On the sector of 60th Army, directly east of Lvov, the Lvov-Sandomierz Offensive began on July 14, with it and 38th Army hitting the left flank of 1st Panzer Army. That army had two panzer divisions in reserve close to the front; their counterattack the next day stopped the 38th and even won back some ground, but the 60th opened a breach in the line farther north. The next day, Marshal Konev ordered the 3rd Guards Tank Army into this gap. The Germans tried to pull their flanks back to a switch position called the Prinz Eugen line, but the Soviet forces continued to make penetrations. On the 18th their armored spearheads met on the Bug River 50km west of Lvov and the German XIII Army Corps (five German divisions and the SS Division Galicia) was encircled.

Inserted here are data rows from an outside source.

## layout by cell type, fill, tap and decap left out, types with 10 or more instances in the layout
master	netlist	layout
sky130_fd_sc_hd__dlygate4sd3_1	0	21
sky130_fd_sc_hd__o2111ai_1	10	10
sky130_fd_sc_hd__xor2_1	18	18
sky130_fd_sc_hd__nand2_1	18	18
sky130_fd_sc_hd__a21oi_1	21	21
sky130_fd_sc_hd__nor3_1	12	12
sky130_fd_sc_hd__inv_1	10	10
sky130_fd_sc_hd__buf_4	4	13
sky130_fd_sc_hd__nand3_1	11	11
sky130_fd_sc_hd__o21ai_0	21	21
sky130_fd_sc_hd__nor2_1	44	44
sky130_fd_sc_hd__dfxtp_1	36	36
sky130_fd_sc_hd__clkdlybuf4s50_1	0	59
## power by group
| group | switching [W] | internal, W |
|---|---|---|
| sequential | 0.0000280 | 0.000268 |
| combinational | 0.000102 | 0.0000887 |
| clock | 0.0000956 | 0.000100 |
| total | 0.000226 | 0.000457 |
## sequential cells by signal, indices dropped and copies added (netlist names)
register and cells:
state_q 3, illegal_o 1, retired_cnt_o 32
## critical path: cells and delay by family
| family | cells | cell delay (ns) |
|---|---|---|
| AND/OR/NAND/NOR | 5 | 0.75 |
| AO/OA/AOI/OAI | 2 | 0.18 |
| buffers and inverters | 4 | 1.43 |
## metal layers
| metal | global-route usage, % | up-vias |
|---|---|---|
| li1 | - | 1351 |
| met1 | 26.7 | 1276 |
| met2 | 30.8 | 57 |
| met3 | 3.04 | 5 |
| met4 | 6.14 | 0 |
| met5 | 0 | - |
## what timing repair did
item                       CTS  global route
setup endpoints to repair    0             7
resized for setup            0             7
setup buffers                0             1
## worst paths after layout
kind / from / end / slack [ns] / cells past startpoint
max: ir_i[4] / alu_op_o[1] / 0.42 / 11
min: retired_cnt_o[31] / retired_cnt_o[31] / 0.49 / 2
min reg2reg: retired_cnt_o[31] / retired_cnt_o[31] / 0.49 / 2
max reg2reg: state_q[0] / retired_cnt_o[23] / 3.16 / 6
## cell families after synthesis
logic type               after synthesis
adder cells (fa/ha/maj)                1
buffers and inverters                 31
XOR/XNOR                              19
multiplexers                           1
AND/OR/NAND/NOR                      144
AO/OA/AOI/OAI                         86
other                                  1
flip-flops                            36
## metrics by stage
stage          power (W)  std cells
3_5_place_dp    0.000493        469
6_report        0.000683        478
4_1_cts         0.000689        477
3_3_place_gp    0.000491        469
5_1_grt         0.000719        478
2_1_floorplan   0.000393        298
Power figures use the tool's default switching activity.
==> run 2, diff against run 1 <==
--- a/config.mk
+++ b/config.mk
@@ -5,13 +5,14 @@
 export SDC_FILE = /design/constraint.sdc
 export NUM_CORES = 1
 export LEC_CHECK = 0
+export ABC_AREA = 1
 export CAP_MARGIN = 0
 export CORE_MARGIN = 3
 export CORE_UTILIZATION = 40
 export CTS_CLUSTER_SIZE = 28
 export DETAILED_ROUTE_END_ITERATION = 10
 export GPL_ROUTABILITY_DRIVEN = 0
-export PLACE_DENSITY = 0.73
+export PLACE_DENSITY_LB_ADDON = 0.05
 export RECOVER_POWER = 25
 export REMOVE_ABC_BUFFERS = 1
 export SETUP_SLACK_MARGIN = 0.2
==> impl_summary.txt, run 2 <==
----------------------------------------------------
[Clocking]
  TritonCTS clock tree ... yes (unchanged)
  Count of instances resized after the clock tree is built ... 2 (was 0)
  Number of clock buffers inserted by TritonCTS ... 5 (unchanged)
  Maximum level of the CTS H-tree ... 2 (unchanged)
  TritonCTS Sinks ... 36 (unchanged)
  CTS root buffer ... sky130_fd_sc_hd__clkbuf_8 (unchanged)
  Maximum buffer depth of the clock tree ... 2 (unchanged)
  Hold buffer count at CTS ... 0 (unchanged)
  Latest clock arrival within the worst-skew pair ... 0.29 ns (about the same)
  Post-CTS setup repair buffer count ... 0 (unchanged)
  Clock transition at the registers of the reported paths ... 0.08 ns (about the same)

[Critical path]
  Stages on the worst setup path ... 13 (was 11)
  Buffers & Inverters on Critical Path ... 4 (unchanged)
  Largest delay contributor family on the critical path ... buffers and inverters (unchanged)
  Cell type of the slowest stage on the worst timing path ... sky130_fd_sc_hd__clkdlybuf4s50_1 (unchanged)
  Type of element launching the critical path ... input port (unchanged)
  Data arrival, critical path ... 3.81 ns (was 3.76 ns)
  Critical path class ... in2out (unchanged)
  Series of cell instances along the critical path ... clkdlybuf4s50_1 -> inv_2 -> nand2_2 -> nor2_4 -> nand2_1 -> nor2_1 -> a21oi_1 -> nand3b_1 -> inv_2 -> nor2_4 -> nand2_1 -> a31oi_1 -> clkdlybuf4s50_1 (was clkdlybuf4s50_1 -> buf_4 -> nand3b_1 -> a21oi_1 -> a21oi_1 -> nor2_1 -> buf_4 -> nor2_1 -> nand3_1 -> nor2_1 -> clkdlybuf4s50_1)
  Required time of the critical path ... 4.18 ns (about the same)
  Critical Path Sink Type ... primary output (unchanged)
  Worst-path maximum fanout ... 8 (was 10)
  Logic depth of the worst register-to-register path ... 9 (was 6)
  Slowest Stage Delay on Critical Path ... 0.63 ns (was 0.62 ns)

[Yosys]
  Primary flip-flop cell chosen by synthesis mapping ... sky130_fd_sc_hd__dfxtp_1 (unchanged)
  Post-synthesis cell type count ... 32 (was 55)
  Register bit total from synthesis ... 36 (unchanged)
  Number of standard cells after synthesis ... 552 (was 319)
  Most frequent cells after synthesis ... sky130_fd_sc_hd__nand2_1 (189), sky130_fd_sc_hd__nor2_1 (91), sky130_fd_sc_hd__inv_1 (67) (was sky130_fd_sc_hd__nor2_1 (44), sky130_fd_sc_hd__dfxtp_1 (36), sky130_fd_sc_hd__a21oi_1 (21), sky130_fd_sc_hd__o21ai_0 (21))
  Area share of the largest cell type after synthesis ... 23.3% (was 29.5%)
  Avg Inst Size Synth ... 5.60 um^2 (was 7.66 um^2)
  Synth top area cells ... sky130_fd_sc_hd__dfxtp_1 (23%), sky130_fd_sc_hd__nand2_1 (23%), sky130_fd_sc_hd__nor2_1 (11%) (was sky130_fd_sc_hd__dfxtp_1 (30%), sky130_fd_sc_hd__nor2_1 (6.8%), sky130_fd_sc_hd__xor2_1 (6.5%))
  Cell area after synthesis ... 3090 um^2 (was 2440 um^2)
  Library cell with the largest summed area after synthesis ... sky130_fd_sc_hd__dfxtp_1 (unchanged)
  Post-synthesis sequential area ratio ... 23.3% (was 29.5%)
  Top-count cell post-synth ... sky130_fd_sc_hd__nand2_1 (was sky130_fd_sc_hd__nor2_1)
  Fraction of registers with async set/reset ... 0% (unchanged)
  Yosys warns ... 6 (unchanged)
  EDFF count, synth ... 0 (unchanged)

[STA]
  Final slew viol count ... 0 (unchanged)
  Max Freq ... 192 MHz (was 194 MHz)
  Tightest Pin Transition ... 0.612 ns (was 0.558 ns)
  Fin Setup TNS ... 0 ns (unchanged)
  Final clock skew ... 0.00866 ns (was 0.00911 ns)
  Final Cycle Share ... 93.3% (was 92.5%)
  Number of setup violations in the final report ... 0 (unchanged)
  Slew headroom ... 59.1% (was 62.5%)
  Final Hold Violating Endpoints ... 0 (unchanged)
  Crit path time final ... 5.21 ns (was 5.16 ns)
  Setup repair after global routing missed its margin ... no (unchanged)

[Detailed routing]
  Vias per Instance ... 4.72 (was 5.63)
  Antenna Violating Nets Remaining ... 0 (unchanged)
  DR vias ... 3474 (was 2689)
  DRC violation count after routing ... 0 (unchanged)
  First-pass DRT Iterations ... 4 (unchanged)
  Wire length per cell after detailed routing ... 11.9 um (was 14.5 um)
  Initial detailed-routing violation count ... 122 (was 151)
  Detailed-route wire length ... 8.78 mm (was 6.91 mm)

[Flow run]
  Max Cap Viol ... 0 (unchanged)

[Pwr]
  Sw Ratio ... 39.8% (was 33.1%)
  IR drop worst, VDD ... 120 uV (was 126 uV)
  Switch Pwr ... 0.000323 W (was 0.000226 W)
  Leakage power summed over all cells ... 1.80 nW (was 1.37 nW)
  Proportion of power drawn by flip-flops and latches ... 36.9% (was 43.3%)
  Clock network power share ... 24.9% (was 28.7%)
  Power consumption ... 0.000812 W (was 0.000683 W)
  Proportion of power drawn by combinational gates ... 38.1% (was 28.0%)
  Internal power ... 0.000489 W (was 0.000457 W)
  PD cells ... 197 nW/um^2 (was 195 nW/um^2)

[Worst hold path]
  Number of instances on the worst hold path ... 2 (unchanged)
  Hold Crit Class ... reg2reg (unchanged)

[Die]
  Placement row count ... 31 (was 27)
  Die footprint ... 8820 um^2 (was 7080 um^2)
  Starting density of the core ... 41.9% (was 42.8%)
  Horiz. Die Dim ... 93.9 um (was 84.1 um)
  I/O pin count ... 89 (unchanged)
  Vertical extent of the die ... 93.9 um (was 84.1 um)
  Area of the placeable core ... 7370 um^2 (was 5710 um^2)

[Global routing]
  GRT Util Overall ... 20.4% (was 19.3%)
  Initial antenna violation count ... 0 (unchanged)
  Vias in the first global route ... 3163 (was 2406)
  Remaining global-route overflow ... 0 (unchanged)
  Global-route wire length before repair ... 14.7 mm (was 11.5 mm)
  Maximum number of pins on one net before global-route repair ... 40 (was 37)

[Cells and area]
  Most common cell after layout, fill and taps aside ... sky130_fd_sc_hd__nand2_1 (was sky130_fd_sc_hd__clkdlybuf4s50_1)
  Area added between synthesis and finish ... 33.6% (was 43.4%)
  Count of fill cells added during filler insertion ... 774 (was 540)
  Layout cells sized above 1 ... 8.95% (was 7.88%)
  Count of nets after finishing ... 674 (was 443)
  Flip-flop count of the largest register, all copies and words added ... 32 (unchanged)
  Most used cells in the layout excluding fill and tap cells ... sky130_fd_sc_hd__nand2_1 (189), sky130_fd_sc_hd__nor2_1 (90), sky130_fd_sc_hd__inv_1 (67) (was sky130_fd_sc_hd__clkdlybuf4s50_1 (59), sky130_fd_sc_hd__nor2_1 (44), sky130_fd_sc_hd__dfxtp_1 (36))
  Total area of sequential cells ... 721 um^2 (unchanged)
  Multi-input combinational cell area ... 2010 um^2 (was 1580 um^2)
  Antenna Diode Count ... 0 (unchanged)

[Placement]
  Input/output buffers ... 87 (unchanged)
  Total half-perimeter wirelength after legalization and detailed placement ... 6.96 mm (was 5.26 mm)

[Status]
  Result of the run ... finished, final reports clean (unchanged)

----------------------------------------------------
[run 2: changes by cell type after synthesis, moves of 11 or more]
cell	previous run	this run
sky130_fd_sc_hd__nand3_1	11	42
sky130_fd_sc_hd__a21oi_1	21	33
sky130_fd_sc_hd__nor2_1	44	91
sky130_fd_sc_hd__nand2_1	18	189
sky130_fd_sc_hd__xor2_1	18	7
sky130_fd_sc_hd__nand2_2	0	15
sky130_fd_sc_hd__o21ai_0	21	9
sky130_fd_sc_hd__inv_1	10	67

By July 22 the gap in the German front was 50km wide and Soviet forward detachments were racing for the San and Vistula Rivers. On that same day XIII Corps attempted to break out, but of its 30,000 men only about 5,000 escaped. During the following months the 60th Army took up positions on the southern flank in the Sandomierz bridgehead and rebuilt in anticipation of the coming winter offensive.

==Into Germany==
At the end of December 1944, the order of battle of 60th Army was as follows:

15th Rifle Corps, with:
- 9th Rifle Division
- 107th Rifle Division
- 336th Rifle Division
28th Rifle Corps, with:
- 246th Rifle Division
- 302nd Rifle Division
- 322nd Rifle Division
106th Rifle Corps, with:
- 100th Rifle Division
- 148th Rifle Division
- 304th Rifle Division
The 1st Ukrainian Front kicked off the Vistula-Oder Operation on Jan. 12, 1945, eight days earlier than originally planned, due to a request for assistance from the western Allies during the later stages of the Battle of the Bulge. 60th Army was tasked to provide protection on the south side of the main penetration force. By 1400 hours the two tank armies of the Front passed through the attacking infantry; by the end of the day the German defenses had been breached on a 35km frontage to a depth of 20km. Twenty-four hours later the penetration was 60km wide and 40km deep, and by Jan. 18 the Front was five days ahead of schedule.

On January 27, 1945, as the 60th continued on its flanking mission, the 322nd Rifle Division liberated the survivors of the Auschwitz concentration camp.

In the last weeks of the war, 60th Army was transferred to 4th Ukrainian Front, and ended the war near Prague. On 30 July 1945 the army's headquarters became the staff of the Kuban Military District at Krasnodar. On 4 February 1946 the district became the Kuban Territorial Military District, and became part of the North Caucasus Military District. The Kuban Territorial Military District was disbanded on 6 May.

== Commanders ==
- Lieutenant-General Maksim Purkayev (November - December 1941)
- Lieutenant-General Maksim Antoniuk (July 1942);
- Lieutenant-General, later Colonel-General Ivan Chernyakhovsky (July 1942 - April 1944);
- Colonel-General Pavel Kurochkin (April 1944 - until the end of the war).